Hallad173 Posted May 31, 2023 Posted May 31, 2023 2019>>>>>>>>2021>>2022>2023> 2020 2019 was magical looking back. First year if freedom post-Navy. Good times. 2020- Pandemic Shenanigans. I gained weight that I never fully got rid of, to this day. 2021- Derm started me on Accutane and cleared my skin so much, got my sexy back. 2022- Dated a clown ass Gemini 🙄 and lost insurance coverage. 2023 had me in a Slight depression in first half, but new job and a personal trainer coming in the 2nd half! so I’m optimistic 🙂)

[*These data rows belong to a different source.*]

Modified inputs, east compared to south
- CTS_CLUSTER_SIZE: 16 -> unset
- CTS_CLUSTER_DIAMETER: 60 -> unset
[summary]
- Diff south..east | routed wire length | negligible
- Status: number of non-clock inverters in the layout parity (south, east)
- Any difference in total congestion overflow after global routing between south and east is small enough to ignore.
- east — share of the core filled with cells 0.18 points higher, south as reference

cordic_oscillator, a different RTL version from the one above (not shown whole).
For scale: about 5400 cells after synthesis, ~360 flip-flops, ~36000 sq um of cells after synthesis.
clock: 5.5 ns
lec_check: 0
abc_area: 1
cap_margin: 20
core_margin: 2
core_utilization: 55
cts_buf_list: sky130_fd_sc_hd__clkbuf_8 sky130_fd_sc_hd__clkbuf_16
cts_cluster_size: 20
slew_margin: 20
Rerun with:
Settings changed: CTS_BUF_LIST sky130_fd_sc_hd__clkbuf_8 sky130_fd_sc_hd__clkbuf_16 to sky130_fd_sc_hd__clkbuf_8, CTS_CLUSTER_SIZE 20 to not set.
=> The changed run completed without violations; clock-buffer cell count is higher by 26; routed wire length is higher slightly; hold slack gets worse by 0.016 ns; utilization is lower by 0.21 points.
Background: an optimization exercise with open tools, aiming at a short achievable clock period and few clock cycles. Do not read the settings as production practice.
Where RTL was checked, it was by simulation tests only, not by an equivalence proof against the original.
Power is estimated from default activity; no workload was simulated.

## run 1
==> flow/design.v <==
`timescale 1ns / 1ps
module cpu
#(
    parameter ADDR_WIDTH = 16,
    parameter DATA_WIDTH = 16
)
(
    input clk,
    input reset_n,
    input [DATA_WIDTH-1:0] data_in,
    output [ADDR_WIDTH-1:0] addr,
    output [DATA_WIDTH-1:0] data_out,
    output we_n
);
function [15:0] inc16(input [15:0] a);
    reg [15:0] c;
    integer i, l;
    begin
        c = a;               
        for (l = 1; l < 16; l = l * 2)
            for (i = 15; i >= 0; i = i - 1)
                if (i >= l) c[i] = c[i] & c[i - l];
        inc16 = a ^ {c[14:0], 1'b1};
    end
endfunction
function [31:0] grp_pg(input [15:0] a, input [15:0] b);
    reg [15:0] g, t, gp, pp;
    integer i;
    begin
        g = a & b;
        t = a ^ b;
        for (i = 0; i < 16; i = i + 1)
            if (i % 4 == 0) begin
                gp[i] = g[i];
                pp[i] = t[i];
            end else if (i % 4 == 1) begin
                gp[i] = g[i] | (t[i] & g[i - 1]);
                pp[i] = t[i] & t[i - 1];
            end else if (i % 4 == 2) begin
                gp[i] = g[i] | (t[i] & g[i - 1]) | (t[i] & t[i - 1] & g[i - 2]);
                pp[i] = t[i] & t[i - 1] & t[i - 2];
            end else begin
                gp[i] = g[i] | (t[i] & g[i - 1]) | (t[i] & t[i - 1] & g[i - 2]) |
                        (t[i] & t[i - 1] & t[i - 2] & g[i - 3]);
                pp[i] = t[i] & t[i - 1] & t[i - 2] & t[i - 3];
            end
        grp_pg = {gp, pp};
    end
endfunction
reg [15:0] A;        
reg [15:0] DO;       
reg        WEN;      
reg [15:0] PC;       
reg [15:0] AC;
reg        E;
reg        ACZ;      
reg [15:0] DT, DOR, GP, PP;   
reg        pend;     
reg sZ, sF, sI, sR, sW, sH;    
reg oAND, oADD, oLDA, oSTA, oBUN, oBSA, oISZ;
reg zskip;           
reg xv;
reg xcla, xcle, xcma, xcme, xcir, xcil, xinc, xspa, xsna, xsza, xsze, xhlt;
assign addr = A;
assign data_out = DO;
assign we_n = WEN;
wire [2:0] op = data_in[14:12];
wire       ib = data_in[15];
wire [11:0] f = data_in[11:0];
wire op7 = (op == 3'd7);
wire rr = op7 & ~ib;
wire zh = ~|f[11:8];
wire zm = ~|f[7:4];
wire zl = ~|f[3:0];
wire [15:0] pc1 = inc16(PC);
wire c1 = GP[3];
wire c2 = GP[7] | (PP[7] & GP[3]);
wire c3 = GP[11] | (PP[11] & GP[7]) | (PP[11] & PP[7] & GP[3]);
wire c4 = GP[15] | (PP[15] & GP[11]) | (PP[15] & PP[11] & GP[7]) |
          (PP[15] & PP[11] & PP[7] & GP[3]);
wire [3:0] cg = {c3, c2, c1, 1'b0};
reg [15:0] cin;
integer ci;
always @(*) begin
    for (ci = 0; ci < 16; ci = ci + 1)
        if (ci % 4 == 0) cin[ci] = cg[ci / 4];
        else             cin[ci] = GP[ci - 1] | (PP[ci - 1] & cg[ci / 4]);
end
wire [16:0] sum = {c4, DT ^ cin};
wire [15:0] ac_now = pend ? sum[15:0] : AC;
wire xskip = (xspa & ~AC[15]) | (xsna & AC[15]) | (xsza & ACZ) | (xsze & ~E);
wire acones = &AC;
wire xacz = xcla | ((xcma | xinc) & acones) | (xcir & ~E & ~|AC[15:1]) |
            (xcil & ~E & ~|AC[14:0]) | (~(xcla | xcma | xcir | xcil | xinc) & ACZ);
wire sumz = &(~(DT ^ {DOR[14:0], 1'b0}));
wire [15:0] xac = ({16{xcma}} & ~AC) |
                  ({16{xcir}} & {E, AC[15:1]}) |
                  ({16{xcil}} & {AC[14:0], E}) |
                  ({16{xinc}} & inc16(AC)) |
                  ({16{~(xcla | xcma | xcir | xcil | xinc)}} & AC);
wire xe = (~(xcle | xcme | xcir | xcil) & E) | (xcme & ~E) | (xcir & AC[0]) | (xcil & AC[15]);
wire drop = xv & (xskip | xhlt);
wire [15:0] ac_st = xv ? xac : ac_now;
wire bund = (op == 3'd4) & ~ib;
wire fgo = sF & ~drop;                      
wire [15:0] fz = {4'd0, f};
wire [15:0] a1 = inc16(A);
wire isk = oISZ & zskip;
wire nA_f    = fgo & ~op7;
wire nA_pc1  = sW & isk;
wire nA_pc   = (sR & ~oISZ) | (sW & ~oBSA & ~isk);
wire nA_a1   = (sF & (op7 | drop)) | (sW & oBSA);
wire nA_hold = (sR & oISZ) | sH;
wire [15:0] A_n = ({16{nA_f}} & fz) | ({16{nA_pc1}} & pc1) | ({16{sI}} & data_in) |
                  ({16{nA_pc}} & PC) | ({16{nA_a1}} & a1) | ({16{nA_hold}} & A);
wire nP_pc1  = sW & isk;
wire nP_a1   = sF | (sW & oBSA);
wire nP_hold = sI | sR | (sW & ~oBSA & ~isk) | sH;
wire [15:0] PC_n = ({16{nP_pc1}} & pc1) | ({16{nP_a1}} & a1) | ({16{nP_hold}} & PC);
wire opR = ~ib & ((op == 3'd0) | (op == 3'd1) | (op == 3'd2) | (op == 3'd6));
wire opW = ~ib & ((op == 3'd3) | (op == 3'd5));
wire sF_n = (sF & (drop ? ~xhlt : (op7 | bund))) | (sI & oBUN) | (sR & ~oISZ) | sW | sZ;
wire sI_n = fgo & ib & ~op7;
wire sR_n = (fgo & opR) | (sI & ~oBUN & ~oSTA & ~oBSA);
wire sW_n = (fgo & opW) | (sI & (oSTA | oBSA)) | (sR & oISZ);
wire sH_n = sH | (sF & drop & xhlt);
wire [15:0] DO_n = sF ? ((op == 3'd3) ? ac_st : a1) :
                   sI ? (oSTA ? AC : PC) :
                   sR ? inc16(data_in) : DO;
wire ac_and = sR & oAND;
wire ac_lda = sR & oLDA;
wire ac_hold = ~pend & ~xv & ~ac_and & ~ac_lda;
wire [15:0] AC_n = ({16{pend}} & sum[15:0]) | ({16{xv}} & xac) |
                   ({16{ac_and}} & (AC & data_in)) | ({16{ac_lda}} & data_in) |
                   ({16{ac_hold}} & AC);
wire ACZ_n = (pend & sumz) | (xv & xacz) | (ac_and & ~|(AC & data_in)) |
             (ac_lda & ~|data_in) | (ac_hold & ACZ);
wire E_n = (pend & sum[16]) | (xv & xe) | (~pend & ~xv & E);
always @(posedge clk or negedge reset_n) begin
    if (!reset_n) begin
        WEN <= 1'b1;
        PC <= 16'd0;
        AC <= 16'd0;
        ACZ <= 1'b1;
        E <= 1'b0;
        DT <= 16'd0;
        DOR <= 16'd0;
        GP <= 16'd0;
        PP <= 16'd0;
        pend <= 1'b0;
        sZ <= 1'b1; sF <= 1'b0; sI <= 1'b0; sR <= 1'b0; sW <= 1'b0; sH <= 1'b0;
        oAND <= 1'b0; oADD <= 1'b0; oLDA <= 1'b0; oSTA <= 1'b0;
        oBUN <= 1'b0; oBSA <= 1'b0; oISZ <= 1'b0;
        zskip <= 1'b0;
        xv <= 1'b0;
        xcla <= 1'b0; xcle <= 1'b0; xcma <= 1'b0; xcme <= 1'b0; xcir <= 1'b0; xcil <= 1'b0;
        xinc <= 1'b0; xspa <= 1'b0; xsna <= 1'b0; xsza <= 1'b0; xsze <= 1'b0; xhlt <= 1'b0;
    end else begin
        PC <= PC_n;
        WEN <= ~sW_n;
        sZ <= 1'b0; sF <= sF_n; sI <= sI_n; sR <= sR_n; sW <= sW_n; sH <= sH_n;
        if (sF) begin
            oAND <= (op == 3'd0);
            oADD <= (op == 3'd1);
            oLDA <= (op == 3'd2);
            oSTA <= (op == 3'd3);
            oBUN <= (op == 3'd4);
            oBSA <= (op == 3'd5);
            oISZ <= (op == 3'd6);
        end
        AC <= AC_n;
        ACZ <= ACZ_n;
        E <= E_n;
        pend <= sR & oADD;
        if (sR) begin
            DT <= AC ^ data_in;
            DOR <= AC | data_in;
            {GP, PP} <= grp_pg(AC, data_in);
            zskip <= &data_in;
        end
        xv <= fgo & op7;
        xcla <= rr & (f[11:8] == 4'h8) & zm & zl;
        xcle <= rr & (f[11:8] == 4'h4) & zm & zl;
        xcma <= rr & (f[11:8] == 4'h2) & zm & zl;
        xcme <= rr & (f[11:8] == 4'h1) & zm & zl;
        xcir <= rr & zh & (f[7:4] == 4'h8) & zl;
        xcil <= rr & zh & (f[7:4] == 4'h4) & zl;
        xinc <= rr & zh & (f[7:4] == 4'h2) & zl;
        xspa <= rr & zh & (f[7:4] == 4'h1) & zl;
        xsna <= rr & zh & zm & (f[3:0] == 4'h8);
        xsza <= rr & zh & zm & (f[3:0] == 4'h4);
        xsze <= rr & zh & zm & (f[3:0] == 4'h2);
        xhlt <= ib | (zh & zm & (f[3:0] == 4'h1));
    end
end
always @(posedge clk) begin
    A <= A_n;
    DO <= DO_n;
end
endmodule
Background: an optimization exercise with open tools, aiming at small area and a short achievable clock period. Do not read the settings as production practice.
Where RTL was checked, it was by simulation tests only, not by an equivalence proof against the original.
Power is estimated from default activity; no workload was simulated.

== run 1 ==
// top
module top (
    input         clk,
    input  [15:0] x,
    input  [15:0] y,
    output reg [31:0] Q_p
);
==> flow/config.mk <==
export PLATFORM = sky130hd
export DESIGN_NAME = top
export DESIGN_NICKNAME = top
export VERILOG_FILES = /design/flow/design.v
export SDC_FILE = /design/flow/constraint.sdc
export NUM_CORES = 8
export LEC_CHECK = 0
export CAP_MARGIN = 20
export CORE_MARGIN = 2
export CORE_UTILIZATION = 40
export SLEW_MARGIN = 20
==> flow/constraint.sdc <==
create_clock -name core_clock -period 14.0 [get_ports {clk}]
set_input_delay 2.8000 -clock core_clock [delete_from_list [all_inputs] [get_ports {clk}]]
set_output_delay 2.8000 -clock core_clock [all_outputs]
set_load 0.01 [all_outputs]
standard.sh (not shown) runs the stock make flow with config.mk's settings and CLKGATE_MAP_FILE= SYNTH_SCRIPT=/design/flow/synth_recipe.tcl, a recipe that flattens the netlist after the stock synthesis.
==> flow/flow/run.sh <==
#!/bin/bash
# Own layout flow: the standard ORFS flow with a different ABC mapping script for synthesis,
# smaller port buffers and timing repair aimed below the clock period (a setup margin).
# Every tool's output goes to a log file in the work folder (and ORFS's own logs under orfs/logs).
set -euo pipefail
WORK=$(pwd)
FLOWDIR=$WORK/flow
source $FLOWDIR/settings.sh

cp config.mk my_config.mk
cat >> my_config.mk <<EOC
export SETUP_SLACK_MARGIN = ${SETUP_MARGIN}
export TNS_END_PERCENT = 100
export BUFFER_PORTS_ARGS = -buffer_cell ${PORT_BUF}
EOC
[ -n "${EXTRA_MK:-}" ] && printf '%s\n' "$EXTRA_MK" >> my_config.mk

# synthesis script: the standard flow's, with abc's script replaced
{
  echo "proc abc {args} {"
  echo "  set i [lsearch -exact \$args -script]"
  echo "  if {\$i >= 0} { lset args [expr {\$i + 1}] $FLOWDIR/${ABC_SCRIPT} }"
  echo "  yosys abc {*}\$args"
  echo "}"
  cat synth_recipe.tcl
} > my_synth.tcl

make -C "$FLOW_HOME" DESIGN_CONFIG=$WORK/my_config.mk WORK_HOME=$WORK/orfs CLKGATE_MAP_FILE= \
  SYNTH_SCRIPT=$WORK/my_synth.tcl finish > $WORK/make_finish.log 2>&1

RES=$WORK/orfs/results/$FLOW_PLATFORM/top/base
: # left out here: write the final layout as DEF
==> flow/flow/area.abc <==
strash; dch -f; map -D 3000; topo; stime -p
==> flow/flow/s_area.abc <==
strash; dch -f; map -a; topo; stime -p
==> flow/flow/settings.sh <==
SETUP_MARGIN=0
PORT_BUF=sky130_fd_sc_hd__buf_1
ABC_SCRIPT=s_area.abc
The final layout from run 1, which completed every stage, passed the timing, DRC and antenna checks at the end of the flow.
The inputs of run 2 differ from those of run 1 as listed below.
==> flow/flow/settings.sh <==
SETUP_MARGIN=7
PORT_BUF=sky130_fd_sc_hd__buf_1
ABC_SCRIPT=area.abc
Going from run 1 to run 2, cell area grew slightly.
Worst slack at placement ended up 0.17 ns higher on run 2 than on run 1.
In run 2, core utilization is higher than in run 1.
> inputs changed (run 2 -> run 3)
==> flow/flow/settings.sh <==
SETUP_MARGIN=9
PORT_BUF=sky130_fd_sc_hd__buf_1
ABC_SCRIPT=area.abc
removed: flow/flow/s_area.abc
- The number of global-route vias before repair in run 3 sits 585 above the value recorded for run 2.
- | final area | run 3 vs run 2 | 0.0016 mm2 higher |
- Run 3 vs run 2: post-placement cell count down slightly
- Going from run 2 to run 3, wire length higher, setup slack after layout grew by 1.21 ns, share of the cycle needed by the critical path after routing lost 8.6 points.
- The clock buffer count reported for run 3 is smaller than that of run 2 by 3.
Here is what was changed in the inputs of run 4 compared with run 3.
==> flow/flow/s_area.abc (new file) <==
strash; dch -f; map -a; topo; stime -p
==> flow/flow/settings.sh <==
SETUP_MARGIN=6
PORT_BUF=sky130_fd_sc_hd__buf_1
ABC_SCRIPT=s_area.abc
==> results.txt <==
Of run 4 and run 3, the lower final routed wirelength across all metal layers belongs to run 4. Taking run 3 as the reference, in run 4 final area -0.0017 mm2; data arrival time of the critical path increased 1.66 ns. | worst supply voltage drop on vdd | run 4 vs run 3 | 11% lower |.
Function was not checked in any run of this note: the RTL went through the layout flow alone.

---

Another version of the RTL of top (not shown whole).
Size: roughly 880 cells after synthesis, about 65 I/O pins, about 0.0059 sq mm of cells after synthesis.
Settings: LEC_CHECK=0, CAP_MARGIN=20, CORE_MARGIN=2, CORE_UTILIZATION=40, SLEW_MARGIN=20; clock period 14.0 ns.
==> flow/flow/run.sh <==
#!/bin/bash
# Own layout flow: the standard ORFS flow with these changes:
#  - synthesis keeps the modules named in KEEP (flattened again at the end, as the standard flow's script
#    does) so that ABC maps each with a script of its own (ABC_PLAN: module:script pairs);
#  - ports get PORT_BUF buffers;
#  - timing repair aims SETUP_MARGIN ns below the clock period.
# Every tool's output goes to a log file in the work folder (and ORFS's own logs under orfs/logs).
set -euo pipefail
WORK=$(pwd)
FLOWDIR=$WORK/flow
source $FLOWDIR/settings.sh

cp config.mk my_config.mk
cat >> my_config.mk <<EOC
export SETUP_SLACK_MARGIN = ${SETUP_MARGIN}
export TNS_END_PERCENT = 100
export BUFFER_PORTS_ARGS = -buffer_cell ${PORT_BUF}
export SYNTH_KEEP_MODULES = ${KEEP:-}
EOC
[ -n "${EXTRA_MK:-}" ] && printf '%b\n' "$EXTRA_MK" >> my_config.mk

# synthesis script: the standard flow's, with abc run once per module of ABC_PLAN, each with its own script
{
  echo "proc abc {args} {"
  echo "  set i [lsearch -exact \$args -script]"
  echo "  foreach {mod scr} {${ABC_PLAN}} {"
  echo "    set a \$args"
  echo "    lset a [expr {\$i + 1}] $FLOWDIR/\$scr"
  echo "    yosys abc {*}\$a \$mod"
  echo "  }"
  echo "}"
  cat synth_recipe.tcl
} > my_synth.tcl

make -C "$FLOW_HOME" DESIGN_CONFIG=$WORK/my_config.mk WORK_HOME=$WORK/orfs CLKGATE_MAP_FILE= \
  SYNTH_SCRIPT=$WORK/my_synth.tcl finish > $WORK/make_finish.log 2>&1

RES=$WORK/orfs/results/$FLOW_PLATFORM/top/base
: # left out here: write the final layout as DEF
==> flow/flow/add.abc <==
strash; dch -f; map -D 1300; topo; buffer -N 8; upsize -D 1300; dnsize -D 1300; stime -p
==> flow/flow/amap.abc <==
strash; dch -f; amap
==> flow/flow/exp.abc <==
strash; dch -f; map -D 900; topo; buffer -N 8; upsize -D 900; dnsize -D 900; stime -p
==> flow/flow/fast.abc <==
strash; dch -f; map -D 700; topo; buffer -N 6; upsize -D 700; dnsize -D 700; stime -p
==> flow/flow/mid.abc <==
strash; dch -f; map -D 2600 -f; topo; buffer -N 8; upsize -D 2600; dnsize -D 2600; stime -p
==> flow/flow/settings.sh <==
SETUP_MARGIN=9
PORT_BUF=sky130_fd_sc_hd__buf_1
KEEP="roba_in roba_exp roba_shl_a roba_shl_b roba_add"
ABC_PLAN="roba_in fast.abc roba_exp exp.abc roba_shl_a amap.abc roba_shl_b amap.abc roba_add add.abc top amap.abc"
EXTRA_MK='export ADDER_MAP_FILE ='
==> flow/flow/u2500.abc <==
strash; dch -f; map -D 2500 -f; topo; buffer -N 8; upsize -D 2500; dnsize -D 2500; stime -p
==> flow/flow/u3000.abc <==
strash; dch -f; map -D 3000 -f; topo; buffer -N 8; upsize -D 3000; dnsize -D 3000; stime -p
The baseline finished clean.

Dancehall Queen Posted May 31, 2023 Posted May 31, 2023 Honestly, each year has gotten better for me. I’ve done a lot of growing and have been able to handle **** better with time. Aging is really incredible. 2022 > 2021 > 2020 >>> 2019 > 2018
GentleEarthquake Posted July 18, 2023 Author Posted July 18, 2023 2 hours ago, Galaxy said: They're all tied for last Girl... . Hope it gets better
djcalpal Posted July 18, 2023 Posted July 18, 2023 2019 - Toured the world with a band I was managing, strengthened incredible friendships, got a pay rise at work. 2022 - Recovered from depression. Left the music industry and started a new job in brand partnerships. Made more money than I ever had in the past! 2018 - Was made redundant from a job of 5 years that I loved, but went on some incredible trips and lived in a flat / neighbourhood that I loved. 2020 - Covid, baby! 2021 - Went on a medication for my migraines that left me depressed. Had to take 6 months off work and move back in with my parents at age 31, whilst undertaking weekly psychotherapy.

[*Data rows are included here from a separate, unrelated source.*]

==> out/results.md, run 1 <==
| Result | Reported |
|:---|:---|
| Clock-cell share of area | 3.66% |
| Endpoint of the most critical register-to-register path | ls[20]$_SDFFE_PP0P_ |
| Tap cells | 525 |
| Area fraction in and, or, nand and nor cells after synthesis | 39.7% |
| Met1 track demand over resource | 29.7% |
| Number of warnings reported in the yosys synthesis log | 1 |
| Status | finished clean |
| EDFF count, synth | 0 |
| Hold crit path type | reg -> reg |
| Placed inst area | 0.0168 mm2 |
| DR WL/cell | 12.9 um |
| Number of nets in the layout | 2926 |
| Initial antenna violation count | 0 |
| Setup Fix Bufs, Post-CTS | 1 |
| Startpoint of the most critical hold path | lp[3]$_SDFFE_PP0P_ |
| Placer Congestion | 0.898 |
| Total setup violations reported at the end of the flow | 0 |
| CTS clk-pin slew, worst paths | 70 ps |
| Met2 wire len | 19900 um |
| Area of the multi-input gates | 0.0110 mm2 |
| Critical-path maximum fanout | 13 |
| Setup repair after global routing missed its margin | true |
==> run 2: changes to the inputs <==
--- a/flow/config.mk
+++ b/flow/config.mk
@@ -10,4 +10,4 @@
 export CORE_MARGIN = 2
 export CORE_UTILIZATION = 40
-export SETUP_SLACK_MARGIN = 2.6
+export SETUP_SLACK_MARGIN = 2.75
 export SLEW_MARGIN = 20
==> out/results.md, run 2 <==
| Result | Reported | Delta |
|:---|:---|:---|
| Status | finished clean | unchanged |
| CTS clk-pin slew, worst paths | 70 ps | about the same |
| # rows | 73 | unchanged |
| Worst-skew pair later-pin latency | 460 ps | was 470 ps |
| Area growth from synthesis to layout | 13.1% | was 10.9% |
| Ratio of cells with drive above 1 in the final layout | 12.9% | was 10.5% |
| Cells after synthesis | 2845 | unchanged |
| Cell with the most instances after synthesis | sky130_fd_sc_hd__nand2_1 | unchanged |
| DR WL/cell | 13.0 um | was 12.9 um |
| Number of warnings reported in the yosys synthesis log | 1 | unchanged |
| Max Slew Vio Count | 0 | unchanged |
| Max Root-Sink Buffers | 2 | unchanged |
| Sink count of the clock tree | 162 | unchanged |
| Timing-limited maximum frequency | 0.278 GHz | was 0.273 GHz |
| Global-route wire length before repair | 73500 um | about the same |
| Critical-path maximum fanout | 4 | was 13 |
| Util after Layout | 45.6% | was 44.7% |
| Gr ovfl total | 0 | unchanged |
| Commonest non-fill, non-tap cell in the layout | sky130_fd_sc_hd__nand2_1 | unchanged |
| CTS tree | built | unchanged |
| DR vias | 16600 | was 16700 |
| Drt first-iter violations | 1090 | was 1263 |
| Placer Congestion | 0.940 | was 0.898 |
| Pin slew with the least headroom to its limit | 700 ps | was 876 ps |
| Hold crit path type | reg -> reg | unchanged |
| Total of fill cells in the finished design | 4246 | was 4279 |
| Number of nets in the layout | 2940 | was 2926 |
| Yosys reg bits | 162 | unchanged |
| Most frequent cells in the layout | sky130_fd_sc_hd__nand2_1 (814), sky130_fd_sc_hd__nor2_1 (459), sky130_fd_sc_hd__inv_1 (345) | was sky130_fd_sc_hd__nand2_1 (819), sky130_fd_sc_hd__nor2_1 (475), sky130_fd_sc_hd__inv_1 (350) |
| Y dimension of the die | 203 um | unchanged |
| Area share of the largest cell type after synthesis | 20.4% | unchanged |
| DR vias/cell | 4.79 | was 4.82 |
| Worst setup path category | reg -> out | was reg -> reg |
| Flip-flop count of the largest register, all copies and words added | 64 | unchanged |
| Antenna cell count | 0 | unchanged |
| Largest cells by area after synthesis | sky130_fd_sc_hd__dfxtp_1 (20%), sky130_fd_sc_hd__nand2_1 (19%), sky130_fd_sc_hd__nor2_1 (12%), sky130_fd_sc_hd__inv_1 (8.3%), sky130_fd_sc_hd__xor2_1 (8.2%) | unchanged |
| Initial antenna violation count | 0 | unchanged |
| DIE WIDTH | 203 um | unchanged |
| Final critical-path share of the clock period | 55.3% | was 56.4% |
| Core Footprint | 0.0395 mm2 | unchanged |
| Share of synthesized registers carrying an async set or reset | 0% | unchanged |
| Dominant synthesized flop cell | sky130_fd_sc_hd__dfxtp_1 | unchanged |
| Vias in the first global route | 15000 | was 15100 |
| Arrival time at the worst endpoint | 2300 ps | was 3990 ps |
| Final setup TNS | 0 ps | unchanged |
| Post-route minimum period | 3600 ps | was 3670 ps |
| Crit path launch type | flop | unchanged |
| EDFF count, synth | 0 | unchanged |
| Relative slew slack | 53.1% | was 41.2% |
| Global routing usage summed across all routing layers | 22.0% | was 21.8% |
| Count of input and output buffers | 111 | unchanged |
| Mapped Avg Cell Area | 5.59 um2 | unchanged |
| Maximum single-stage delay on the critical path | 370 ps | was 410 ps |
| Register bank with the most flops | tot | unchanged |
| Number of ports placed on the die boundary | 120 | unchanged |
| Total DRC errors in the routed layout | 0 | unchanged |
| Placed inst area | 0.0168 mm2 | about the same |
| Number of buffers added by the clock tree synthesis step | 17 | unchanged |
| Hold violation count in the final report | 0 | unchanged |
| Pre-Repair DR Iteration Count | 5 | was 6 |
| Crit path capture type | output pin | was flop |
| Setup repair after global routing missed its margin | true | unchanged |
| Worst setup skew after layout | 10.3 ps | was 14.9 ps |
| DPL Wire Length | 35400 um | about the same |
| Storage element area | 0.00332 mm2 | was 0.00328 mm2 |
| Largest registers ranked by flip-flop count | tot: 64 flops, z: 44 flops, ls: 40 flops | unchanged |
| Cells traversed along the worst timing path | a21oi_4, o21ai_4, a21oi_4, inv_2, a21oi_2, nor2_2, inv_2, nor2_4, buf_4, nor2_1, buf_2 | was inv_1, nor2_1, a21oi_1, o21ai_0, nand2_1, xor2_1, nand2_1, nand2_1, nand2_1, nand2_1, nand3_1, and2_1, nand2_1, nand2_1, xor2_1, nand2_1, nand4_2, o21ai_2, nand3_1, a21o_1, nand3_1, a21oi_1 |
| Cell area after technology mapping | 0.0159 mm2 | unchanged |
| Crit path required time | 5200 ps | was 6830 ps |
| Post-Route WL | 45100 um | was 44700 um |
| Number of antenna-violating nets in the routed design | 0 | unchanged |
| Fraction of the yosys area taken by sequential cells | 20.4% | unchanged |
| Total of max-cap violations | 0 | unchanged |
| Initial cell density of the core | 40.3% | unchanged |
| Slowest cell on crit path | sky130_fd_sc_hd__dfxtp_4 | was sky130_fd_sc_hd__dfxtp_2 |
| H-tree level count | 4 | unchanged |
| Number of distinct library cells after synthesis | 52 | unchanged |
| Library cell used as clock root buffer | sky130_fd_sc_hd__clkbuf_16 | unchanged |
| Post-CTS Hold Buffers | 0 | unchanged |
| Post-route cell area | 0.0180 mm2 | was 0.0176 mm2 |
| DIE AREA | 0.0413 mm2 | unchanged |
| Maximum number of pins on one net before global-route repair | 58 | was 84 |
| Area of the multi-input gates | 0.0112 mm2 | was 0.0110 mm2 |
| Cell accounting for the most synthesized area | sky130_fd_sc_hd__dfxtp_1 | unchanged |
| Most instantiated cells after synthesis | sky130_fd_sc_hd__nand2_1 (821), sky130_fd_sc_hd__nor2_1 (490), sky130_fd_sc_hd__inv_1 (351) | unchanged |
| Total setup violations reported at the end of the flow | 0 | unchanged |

Goaty Posted July 19, 2023 Posted July 19, 2023 First half 2021 > 2023 (so far) > second half 2022 > 2020 > 2019 >>>>>> first half 2022 >>>>>>> second half 2021 overall my life gets better and better every year but 2022 and 2021 had some of the lowest lows in my life so far
LCTV Posted July 19, 2023 Posted July 19, 2023 (edited) 1. 2023 - (Hospitalized first week OOP) health issues and pending big changes with them really made me refocus and appreciate everything even though I'm still going through unmotivated depressed days, I got promoted , went to concerts , my brother got married , I got promoted again SALARY Benefits and a monthly bonus , moved to my own apartment because I can afford it *tongue pop* , bank account is SURGING because I still try to live like it ain't there , taking a guilt free two week vacation this week (PAID never had that) , I've been in CA for 10 months and I'm DOING IT. - TBC 2. 2022 - Moved within Virginia , Visited friends in Austin , Trip with mom to South Carolina , North Carolina group trip , cross country drive/move to Cali , living in the Bay Area 3. 2018 - Florida trip , living in Portland Maine , inspired to take photos , online friend visits , hanging with friends , MOVED to florida , trip to San Fran , 4. 2021 - North Carolina visit , fam visits VA , Dollywood trip , visited maine for fam & friends , Thanksgiving in San Fran , useless drama at home 4. 2019 - Family visits FL , living on being an Uber driver at night and at the beach all day , online friends visit , YOSEMITE trip for my bday / San Fran 6. 2020 - Pandemic took Uber away and my job closed , florida unemployment , immunosuppressed , Moved to Virginia , North Carolina visit , friends visit Edited July 19, 2023 by LCTV
LCTV Posted July 19, 2023 Posted July 19, 2023 I hope everyone in here mentioning depression can/has find ways to cope and overcome it.
Bacardo Royale Posted July 19, 2023 Posted July 19, 2023 1. 2020 (had the most fun ever had in my life ironically) 2. 2019 (most financially secure I ever was) 3. 2021-2022-2023 (tied at the moment - mix of highs, drama and uneventfulness) 4. 2018 (worst illness of my life /also quarter life crisis)
gagacasanova Posted July 19, 2023 Posted July 19, 2023 (edited) 2018>2019>2022>2021>2020 Edited July 19, 2023 by gagacasanova
Pop Art Posted July 20, 2023 Posted July 20, 2023 2021 > 2019 > 2020 = 2022 >>>>>>>>>> 2018 There were some really bad things and some really good things in every year, but I will look back on all of them except 2018 very fondly (and even then there were a number of things I'll remember fondly about 2018).